### [What needs to be done]
How many of the lines below hold "after"? Only the number, please.

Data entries
++++++++

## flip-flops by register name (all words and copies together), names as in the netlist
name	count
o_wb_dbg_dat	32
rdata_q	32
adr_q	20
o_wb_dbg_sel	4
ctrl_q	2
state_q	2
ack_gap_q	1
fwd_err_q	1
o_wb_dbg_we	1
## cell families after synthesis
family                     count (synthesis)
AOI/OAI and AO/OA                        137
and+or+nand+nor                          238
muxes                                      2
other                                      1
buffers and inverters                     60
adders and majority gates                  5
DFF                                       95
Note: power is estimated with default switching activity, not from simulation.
File: src/rtl/pdm_multi.sv
// Multi-channel first-order PDM modulator with shadow/active double buffering and a global commit.
// Optional LFSR dither on the accumulator carry-in is enabled by defining PDM_MULTI_DITHER_EN.
module pdm_multi #(
    parameter int WIDTH    = 8,
    parameter int CHANNELS = 4,
    localparam int AW      = (CHANNELS > 1) ? $clog2(CHANNELS) : 1
) (
    input  logic                clk,
    input  logic                rst_n,
    input  logic [AW-1:0]       wr_addr,
    input  logic [WIDTH-1:0]    wr_data,
    input  logic                wr_en,
    input  logic                commit,
    input  logic [CHANNELS-1:0] ch_oe,
    output logic [CHANNELS-1:0] pdm_out,
    output logic [CHANNELS-1:0] pdm_oe,
    output logic                commit_ack
);

    logic                wr_valid;
    logic [CHANNELS-1:0] dith;
    logic [CHANNELS-1:0] bit_d;
    logic [CHANNELS-1:0] pdm_q;
    logic [CHANNELS-1:0] oe_q;
    logic                ack_q;

    // Indices past the last channel are dropped entirely, never aliased onto a real channel.
    assign wr_valid = wr_en && ({{(32-AW){1'b0}}, wr_addr} < 32'(CHANNELS));

`ifdef PDM_MULTI_DITHER_EN
    logic [7:0]          lfsr_q;
    logic [CHANNELS-1:0] dith_q;
    logic [CHANNELS-1:0] dith_d;

    for (genvar gi = 0; gi < CHANNELS; gi++) begin : g_dith
        assign dith_d[gi] = lfsr_q[gi % 8] ^ lfsr_q[(gi + 3) % 8];
    end

    always_ff @(posedge clk) begin
        if (!rst_n) begin
            lfsr_q <= 8'h01;
            dith_q <= '0;
        end else begin
            lfsr_q <= {^(lfsr_q & 8'h71), lfsr_q[7:1]};
            dith_q <= dith_d;
        end
    end

    assign dith = dith_q;
`else
    assign dith = '0;
`endif

    for (genvar gi = 0; gi < CHANNELS; gi++) begin : g_ch
        logic             wr_sel;
        logic [WIDTH-1:0] shadow_q;
        logic [WIDTH-1:0] shadow_d;
        logic [WIDTH-1:0] active_q;
        logic [WIDTH-1:0] active_d;
        logic [WIDTH-1:0] acc_q;
        logic [WIDTH:0]   sum;

        assign wr_sel = wr_valid && (wr_addr == AW'(gi));

        // Commit takes the post-write shadow, so a write in the commit cycle bypasses into active.
        always_comb begin
            shadow_d = shadow_q;
            if (wr_sel) begin
                shadow_d = wr_data;
            end
            active_d = active_q;
            if (commit) begin
                active_d = shadow_d;
            end
        end

        assign sum       = {1'b0, acc_q} + {1'b0, active_q} + (WIDTH+1)'(dith[gi]);
        assign bit_d[gi] = sum[WIDTH];

        always_ff @(posedge clk) begin
            if (!rst_n) begin
                shadow_q <= '0;
                active_q <= '0;
                acc_q    <= '0;
            end else begin
                shadow_q <= shadow_d;
                active_q <= active_d;
                acc_q    <= sum[WIDTH-1:0];
            end
        end
    end

    always_ff @(posedge clk) begin
        if (!rst_n) begin
            pdm_q <= '0;
            oe_q  <= '0;
            ack_q <= 1'b0;
        end else begin
            pdm_q <= bit_d;
            oe_q  <= ch_oe;
            ack_q <= commit;
        end
    end

    assign pdm_out    = pdm_q;
    assign pdm_oe     = oe_q;
    assign commit_ack = ack_q;

endmodule
File: src/rtl/pulse_channel_scheduler.sv
// pulse_channel_scheduler
//   Multi-channel periodic-pulse controller. A shared prescaler divides clk
//   down to a base tick. Each output channel is independently configured at
//   run time to OFF, SOLID, free-running BLINK or a counted BURST.
//
// Ports
//   clk        system clock, all state on posedge
//   rst        synchronous reset, active-low
//   cfg_valid  config write request
//   cfg_ready  config write can be accepted this cycle (low in tick cycles)
//   cfg_chan   target channel; values >= NCH handshake but are ignored
//   cfg_mode   00 OFF, 01 SOLID, 10 BLINK, 11 BURST
//   cfg_period half-period in ticks (0 treated as 1)
//   cfg_count  BURST: number of high pulses
//   tick       one-clk pulse per base tick
//   out        channel outputs
//   busy       channel is blinking or running a burst
//   done       one-clk pulse when a burst completes
module pulse_channel_scheduler #(
  parameter int unsigned PRESCALE = 50000,
  parameter int unsigned NCH      = 4,
  parameter int unsigned PW       = 16,
  parameter int unsigned CW       = 8,
  localparam int unsigned CHW     = (NCH > 1) ? $clog2(NCH) : 1,
  localparam int unsigned PSW     = $clog2(PRESCALE)
) (
  input  logic            clk,
  input  logic            rst,
  input  logic            cfg_valid,
  output logic            cfg_ready,
  input  logic [CHW-1:0]  cfg_chan,
  input  logic [1:0]      cfg_mode,
  input  logic [PW-1:0]   cfg_period,
  input  logic [CW-1:0]   cfg_count,
  output logic            tick,
  output logic [NCH-1:0]  out,
  output logic [NCH-1:0]  busy,
  output logic [NCH-1:0]  done
);

  typedef enum logic [1:0] {
    ModeOff   = 2'b00,
    ModeSolid = 2'b01,
    ModeBlink = 2'b10,
    ModeBurst = 2'b11
  } mode_e;

  // Shared prescaler
  logic [PSW-1:0] r_presc;
  logic           r_run;      // low only in the cycle right after reset
  logic           w_tick;
  logic           w_accept;
  logic [PW-1:0]  w_per_eff;

  assign w_tick    = (r_presc == PSW'(PRESCALE - 1));
  assign tick      = w_tick;
  // Writes are held off during tick cycles so a channel never sees both.
  assign cfg_ready = r_run & ~w_tick;
  assign w_accept  = cfg_valid & cfg_ready;
  assign w_per_eff = (cfg_period == '0) ? PW'(1) : cfg_period;

  always_ff @(posedge clk) begin
    if (!rst) begin
      r_presc <= '0;
      r_run   <= 1'b0;
    end else begin
      r_run <= 1'b1;
      if (w_tick) begin
        r_presc <= '0;
      end else begin
        r_presc <= r_presc + 1'b1;
      end
    end
  end

  // Per-channel state
  mode_e          r_mode [NCH];
  logic [PW-1:0]  r_per  [NCH];  // effective half-period, always >= 1 once loaded
  logic [PW-1:0]  r_cnt  [NCH];
  logic [CW:0]    r_rem  [NCH];  // toggles left in a burst (2 per pulse)
  logic [NCH-1:0] r_out;
  logic [NCH-1:0] r_busy;
  logic [NCH-1:0] r_done;

  assign out  = r_out;
  assign busy = r_busy;
  assign done = r_done;

  always_ff @(posedge clk) begin
    if (!rst) begin
      for (int i = 0; i < int'(NCH); i++) begin
        r_mode[i] <= ModeOff;
        r_per[i]  <= '0;
        r_cnt[i]  <= '0;
        r_rem[i]  <= '0;
      end
      r_out  <= '0;
      r_busy <= '0;
      r_done <= '0;
    end else begin
      for (int i = 0; i < int'(NCH); i++) begin
        r_done[i] <= 1'b0;
        if (w_accept && (cfg_chan == CHW'(i))) begin
          // A rewrite replaces all state; an aborted burst gets no done.
          r_mode[i] <= mode_e'(cfg_mode);
          r_per[i]  <= w_per_eff;
          r_cnt[i]  <= '0;
          r_rem[i]  <= '0;
          unique case (mode_e'(cfg_mode))
            ModeOff: begin
              r_out[i]  <= 1'b0;
              r_busy[i] <= 1'b0;
            end
            ModeSolid: begin
              r_out[i]  <= 1'b1;
              r_busy[i] <= 1'b0;
            end
            ModeBlink: begin
              r_out[i]  <= 1'b0;
              r_busy[i] <= 1'b1;
            end
            ModeBurst: begin
              r_out[i] <= 1'b0;
              r_rem[i] <= {cfg_count, 1'b0};
              if (cfg_count == '0) begin
                // Empty burst completes immediately.
                r_busy[i] <= 1'b0;
                r_done[i] <= 1'b1;
                r_mode[i] <= ModeOff;
              end else begin
                r_busy[i] <= 1'b1;
              end
            end
          endcase
        end else if (w_tick && r_busy[i]) begin
          if (r_cnt[i] == r_per[i] - 1'b1) begin
            r_cnt[i] <= '0;
            r_out[i] <= ~r_out[i];
            if (r_mode[i] == ModeBurst) begin
              r_rem[i] <= r_rem[i] - 1'b1;
              // Last toggle is always a falling edge since r_rem starts even.
              if (r_rem[i] == (CW + 1)'(1)) begin
                r_busy[i] <= 1'b0;
                r_done[i] <= 1'b1;
                r_mode[i] <= ModeOff;
              end
            end
          end else begin
            r_cnt[i] <= r_cnt[i] + 1'b1;
          end
        end
      end
    end
  end

endmodule
===== src/rtl/cdb_arbiter.sv =====
// cdb_arbiter: round-robin share of the ROB writeback port among NREQ one-entry holding buffers, registered CDB output
module cdb_arbiter #(
  parameter int NREQ      = 4,
  parameter int WORD_W    = 32,
  parameter int ADDR_W    = 32,
  parameter int ROB_IDX_W = 4,
  parameter int SRC_W     = 2
) (
  input  logic         clk_in,
  input  logic         rst_n_in,
  cdb_arbiter_if.slave bus
);
  logic [NREQ-1:0]                buf_v, buf_je, grant, ready, accept;
  logic [NREQ-1:0][ROB_IDX_W-1:0] buf_pos;
  logic [NREQ-1:0][WORD_W-1:0]    buf_res;
  logic [NREQ-1:0][ADDR_W-1:0]    buf_ja;
  logic [SRC_W-1:0]               rr_ptr, gnt_idx, lo_idx, hi_idx, cdb_src;
  logic                           found, hi_found, cdb_en, cdb_je;
  logic [ROB_IDX_W-1:0]           cdb_pos;
  logic [WORD_W-1:0]              cdb_res;
  logic [ADDR_W-1:0]              cdb_ja;
  // descending scan leaves the lowest valid index overall and the lowest at or above rr_ptr
  always_comb begin
    found = 1'b0;
    hi_found = 1'b0;
    lo_idx = '0;
    hi_idx = '0;
    for (int i = NREQ - 1; i >= 0; i--) begin
      if (buf_v[i]) begin
        found = 1'b1;
        lo_idx = SRC_W'(i);
        if (i >= int'(rr_ptr)) begin
          hi_found = 1'b1;
          hi_idx = SRC_W'(i);
        end
      end
    end
    gnt_idx = hi_found ? hi_idx : lo_idx;
    grant = found ? (NREQ'(1) << gnt_idx) : '0;
  end
  assign ready  = {NREQ{rst_n_in && bus.rdy_in && !bus.clear_branch_in}} & (~buf_v | grant);
  assign accept = ready & bus.req_valid_in;
  always_ff @(posedge clk_in or negedge rst_n_in) begin
    if (!rst_n_in) begin
      buf_v <= '0;
      buf_je <= '0;
      buf_pos <= '0;
      buf_res <= '0;
      buf_ja <= '0;
      rr_ptr <= '0;
      cdb_en <= 1'b0;
      cdb_pos <= '0;
      cdb_res <= '0;
      cdb_je <= 1'b0;
      cdb_ja <= '0;
      cdb_src <= '0;
    end else if (bus.rdy_in) begin
      if (bus.clear_branch_in) begin
        buf_v <= '0;
        cdb_en <= 1'b0;
        rr_ptr <= '0;
      end else begin
        cdb_en <= found;
        if (found) begin
          cdb_pos <= buf_pos[gnt_idx];
          cdb_res <= buf_res[gnt_idx];
          cdb_je <= buf_je[gnt_idx];
          cdb_ja <= buf_ja[gnt_idx];
          cdb_src <= gnt_idx;
          rr_ptr <= (int'(gnt_idx) == NREQ - 1) ? '0 : gnt_idx + 1'b1;
        end
        for (int i = 0; i < NREQ; i++) begin
          if (accept[i]) begin
            buf_v[i] <= 1'b1;
            buf_pos[i] <= bus.req_rob_pos_in[i*ROB_IDX_W +: ROB_IDX_W];
            buf_res[i] <= bus.req_res_in[i*WORD_W +: WORD_W];
            buf_je[i] <= bus.req_jump_en_in[i];
            buf_ja[i] <= bus.req_jump_a_in[i*ADDR_W +: ADDR_W];
          end else if (grant[i]) begin
            buf_v[i] <= 1'b0;
          end
        end
      end
    end
  end
  assign bus.req_ready_out   = ready;
  assign bus.pending_out     = 4'($countones(buf_v));
  assign bus.cdb_en_out      = cdb_en;
  assign bus.cdb_rob_pos_out = cdb_pos;
  assign bus.cdb_res_out     = cdb_res;
  assign bus.cdb_jump_en_out = cdb_je;
  assign bus.cdb_jump_a_out  = cdb_ja;
  assign bus.cdb_src_out     = cdb_src;
endmodule
--- src/rtl/metaball_scanner_if.sv ---
// Metaball sample bus: the scanner broadcasts a sample position and strobe,
// and each evaluator answers with a completion flag and its Q17.15 contribution.
interface metaball_scanner_if #(
    parameter int N_BALLS = 4
);
    logic                   px_stb;
    logic [31:0]            p_x;
    logic [31:0]            p_y;
    logic [N_BALLS-1:0]     vld;
    logic [32*N_BALLS-1:0]  contrib;
    logic                   mov_en;

    modport master (
        output px_stb, p_x, p_y, mov_en,
        input  vld, contrib
    );

    modport slave (
        input  px_stb, p_x, p_y, mov_en,
        output vld, contrib
    );
endinterface

--- src/rtl/metaball_scanner.sv ---
// Raster-order metaball scanner: strobes each pixel position to the evaluators,
// thresholds their saturated sum into a 1-bit framebuffer, then pulses mov_en.
module metaball_scanner #(
    parameter int          WIDTH_PX  = 32,
    parameter int          HEIGHT_PX = 64,
    parameter int          N_BALLS   = 4,
    parameter logic [31:0] THRESH    = 32'h0000_8000,
    parameter int          TIMEOUT   = 64
) (
    input  logic                                   clk,
    input  logic                                   rst_n,
    input  logic                                   frame_go,
    metaball_scanner_if.master                     smp,
    output logic                                   wr_en,
    output logic [$clog2(WIDTH_PX*HEIGHT_PX)-1:0]  wr_addr,
    output logic                                   wr_data,
    output logic                                   busy,
    output logic                                   frame_done,
    output logic                                   err
);
    localparam int AW  = $clog2(WIDTH_PX*HEIGHT_PX);
    localparam int CW  = (WIDTH_PX  > 1) ? $clog2(WIDTH_PX)  : 1;
    localparam int RW  = (HEIGHT_PX > 1) ? $clog2(HEIGHT_PX) : 1;
    localparam int WTW = $clog2(TIMEOUT + 1);

    typedef enum logic [2:0] {
        S_IDLE, S_STROBE, S_BLANK, S_WAIT, S_SUM, S_WRITE, S_MOVE, S_DONE
    } state_t;

    state_t          state;
    logic [CW-1:0]   col;
    logic [RW-1:0]   row;
    logic [WTW-1:0]  wait_cnt;
    logic [31:0]     sum_p1;
    logic [AW-1:0]   pix_addr;
    logic            last_col;
    logic            last_px;

    function automatic logic [31:0] sat_add(input logic [31:0] a, input logic [31:0] b);
        logic [32:0] s;
        s = {1'b0, a} + {1'b0, b};
        return s[32] ? 32'hFFFF_FFFF : s[31:0];
    endfunction

    // Clamping after every lane keeps the result monotonic regardless of lane order.
    function automatic logic [31:0] lane_sum(input logic [32*N_BALLS-1:0] c);
        logic [31:0] acc;
        acc = '0;
        for (int i = 0; i < N_BALLS; i++)
            acc = sat_add(acc, c[32*i +: 32]);
        return acc;
    endfunction

    assign pix_addr = AW'(int'(row) * WIDTH_PX + int'(col));
    assign last_col = (col == CW'(WIDTH_PX - 1));
    assign last_px  = last_col && (row == RW'(HEIGHT_PX - 1));

    always_ff @(posedge clk or negedge rst_n) begin
        if (!rst_n) begin
            state      <= S_IDLE;
            col        <= '0;
            row        <= '0;
            wait_cnt   <= '0;
            sum_p1     <= '0;
            smp.px_stb <= 1'b0;
            smp.p_x    <= '0;
            smp.p_y    <= '0;
            smp.mov_en <= 1'b0;
            wr_en      <= 1'b0;
            wr_addr    <= '0;
            wr_data    <= 1'b0;
            busy       <= 1'b0;
            frame_done <= 1'b0;
            err        <= 1'b0;
        end else begin
            smp.px_stb <= 1'b0;
            smp.mov_en <= 1'b0;
            wr_en      <= 1'b0;
            frame_done <= 1'b0;
            case (state)
                S_IDLE: begin
                    if (frame_go) begin
                        col        <= '0;
                        row        <= '0;
                        smp.p_x    <= '0;
                        smp.p_y    <= '0;
                        smp.px_stb <= 1'b1;
                        busy       <= 1'b1;
                        state      <= S_STROBE;
                    end
                end
                S_STROBE: state <= S_BLANK;
                // vld may still be high from the previous pixel; it is not looked at here.
                S_BLANK: begin
                    wait_cnt <= '0;
                    state    <= S_WAIT;
                end
                S_WAIT: begin
                    if (&smp.vld) begin
                        sum_p1 <= lane_sum(smp.contrib);
                        state  <= S_SUM;
                    end else if (wait_cnt == WTW'(TIMEOUT - 1)) begin
                        err     <= 1'b1;
                        wr_en   <= 1'b1;
                        wr_addr <= pix_addr;
                        wr_data <= 1'b0;
                        state   <= S_WRITE;
                    end else begin
                        wait_cnt <= wait_cnt + 1'b1;
                    end
                end
                S_SUM: begin
                    wr_en   <= 1'b1;
                    wr_addr <= pix_addr;
                    wr_data <= (sum_p1 >= THRESH);
                    state   <= S_WRITE;
                end
                S_WRITE: begin
                    if (last_px) begin
                        smp.mov_en <= 1'b1;
                        state      <= S_MOVE;
                    end else begin
                        if (last_col) begin
                            col     <= '0;
                            row     <= row + 1'b1;
                            smp.p_x <= '0;
                            smp.p_y <= 32'(row + 1'b1) << 15;
                        end else begin
                            col     <= col + 1'b1;
                            smp.p_x <= 32'(col + 1'b1) << 15;
                        end
                        smp.px_stb <= 1'b1;
                        state      <= S_STROBE;
                    end
                end
                S_MOVE: begin
                    frame_done <= 1'b1;
                    busy       <= 1'b0;
                    state      <= S_DONE;
                end
                S_DONE:  state <= S_IDLE;
                default: state <= S_IDLE;
            endcase
        end
    end
endmodule
**config.mk**
```make
export PLATFORM = sky130hd
export DESIGN_NAME = instruction_fetch_unit
export DESIGN_NICKNAME = d
export VERILOG_FILES = /design/src/rtl/instruction_fetch_unit.sv
export SDC_FILE = /design/constraint.sdc
export NUM_CORES = 1
export LEC_CHECK = 0
export ABC_AREA = 1
export CORE_MARGIN = 5
export CORE_UTILIZATION = 30
export DETAILED_ROUTE_END_ITERATION = 7
export DONT_BUFFER_PORTS = 1
export HOLD_SLACK_MARGIN = 0.1
export PLACE_DENSITY = 0.44
export SYNTH_ARGS = -nofsm -noshare
export SYNTH_HDL_FRONTEND = slang
export SYNTH_SLANG_ARGS = --single-unit
```
**constraint.sdc**
```tcl
create_clock -name clk_i -period 4.7 [get_ports clk_i]
set_input_delay 0.705 -clock clk_i [delete_from_list [all_inputs] [get_ports clk_i]]
set_output_delay 0.705 -clock clk_i [all_outputs]
set_load 0.005 [all_outputs]
```
===== src/rtl/spi_ram_mem.sv =====
// spi_ram_mem: single-port 8-bit RAM, synchronous write and synchronous (read-before-write) read.
module spi_ram_mem #(
  parameter int MEM_DEPTH = 256,
  parameter int ADDR_SIZE = 8
) (
  input  logic                 clk,
  input  logic                 we,
  input  logic [ADDR_SIZE-1:0] addr,
  input  logic [7:0]           din,
  output logic [7:0]           dout
);
  logic [7:0] mem [MEM_DEPTH];
  always_ff @(posedge clk) begin
    if (we) mem[addr] <= din;
    dout <= mem[addr];
  end
endmodule


===== src/rtl/spi_ram_ctrl.sv =====
// spi_ram_ctrl: command decoder, sequencing FSM and RAM for 10-bit SPI command words.
// Define RAM_SEQ_ERR_EN to add the sticky seq_err output for out-of-sequence data commands.
module spi_ram_ctrl
  import spi_ram_pkg::*;
#(
  parameter int MEM_DEPTH = 256,
  parameter int ADDR_SIZE = 8
) (
  input  logic       clk,
  input  logic       rst,
  input  logic [9:0] rx_data,
  input  logic       rx_valid,
  output logic [7:0] tx_data,
  output logic       tx_valid
`ifdef RAM_SEQ_ERR_EN
  , output logic     seq_err
`endif
);
  localparam logic [ADDR_SIZE-1:0] LAST = ADDR_SIZE'(MEM_DEPTH - 1);
  function automatic logic [ADDR_SIZE-1:0] inc(input logic [ADDR_SIZE-1:0] a);
    return a == LAST ? '0 : a + 1'b1;
  endfunction
  function automatic logic [ADDR_SIZE-1:0] wrap(input logic [7:0] p);
    return ADDR_SIZE'(32'(p) % MEM_DEPTH);
  endfunction
  state_t state;
  logic rx_valid_q, acc, wr_ok, rd_ok, we;
  logic [1:0] op;
  logic [7:0] pl, dout;
  logic [ADDR_SIZE-1:0] wr_addr, rd_addr;
  assign op = rx_data[9:8];
  assign pl = rx_data[7:0];
  assign acc = rx_valid & ~rx_valid_q;
  assign wr_ok = state inside {S_WADDR, S_BOTH};
  assign rd_ok = state inside {S_RADDR, S_BOTH};
  assign we = acc & (op == OP_WR_DATA) & wr_ok & ~rst;
  // Outside write cycles the RAM continuously prefetches mem[rd_addr]; accepted commands are
  // at least two cycles apart, so dout is always current when RD_DATA arrives.
  spi_ram_mem #(.MEM_DEPTH(MEM_DEPTH), .ADDR_SIZE(ADDR_SIZE)) u_mem (
    .clk (clk),
    .we  (we),
    .addr(we ? wr_addr : rd_addr),
    .din (pl),
    .dout(dout)
  );
  always_ff @(posedge clk or posedge rst) begin
    if (rst) begin
      state      <= S_IDLE;
      rx_valid_q <= 1'b0;
      wr_addr    <= '0;
      rd_addr    <= '0;
      tx_data    <= '0;
      tx_valid   <= 1'b0;
`ifdef RAM_SEQ_ERR_EN
      seq_err    <= 1'b0;
`endif
    end else begin
      rx_valid_q <= rx_valid;
      if (acc) begin
        tx_valid <= 1'b0;
        case (op)
          OP_WR_ADDR: begin
            wr_addr <= wrap(pl);
            state   <= state == S_IDLE ? S_WADDR : state == S_RADDR ? S_BOTH : state;
          end
          OP_WR_DATA: if (wr_ok) wr_addr <= inc(wr_addr);
          OP_RD_ADDR: begin
            rd_addr <= wrap(pl);
            state   <= state == S_IDLE ? S_RADDR : state == S_WADDR ? S_BOTH : state;
          end
          default: if (rd_ok) begin
            tx_data  <= dout;
            tx_valid <= 1'b1;
            rd_addr  <= inc(rd_addr);
          end
        endcase
`ifdef RAM_SEQ_ERR_EN
        if ((op == OP_WR_DATA && !wr_ok) || (op == OP_RD_DATA && !rd_ok)) seq_err <= 1'b1;
`endif
      end
    end
  end
endmodule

++++++++

### [Answer for the task]
3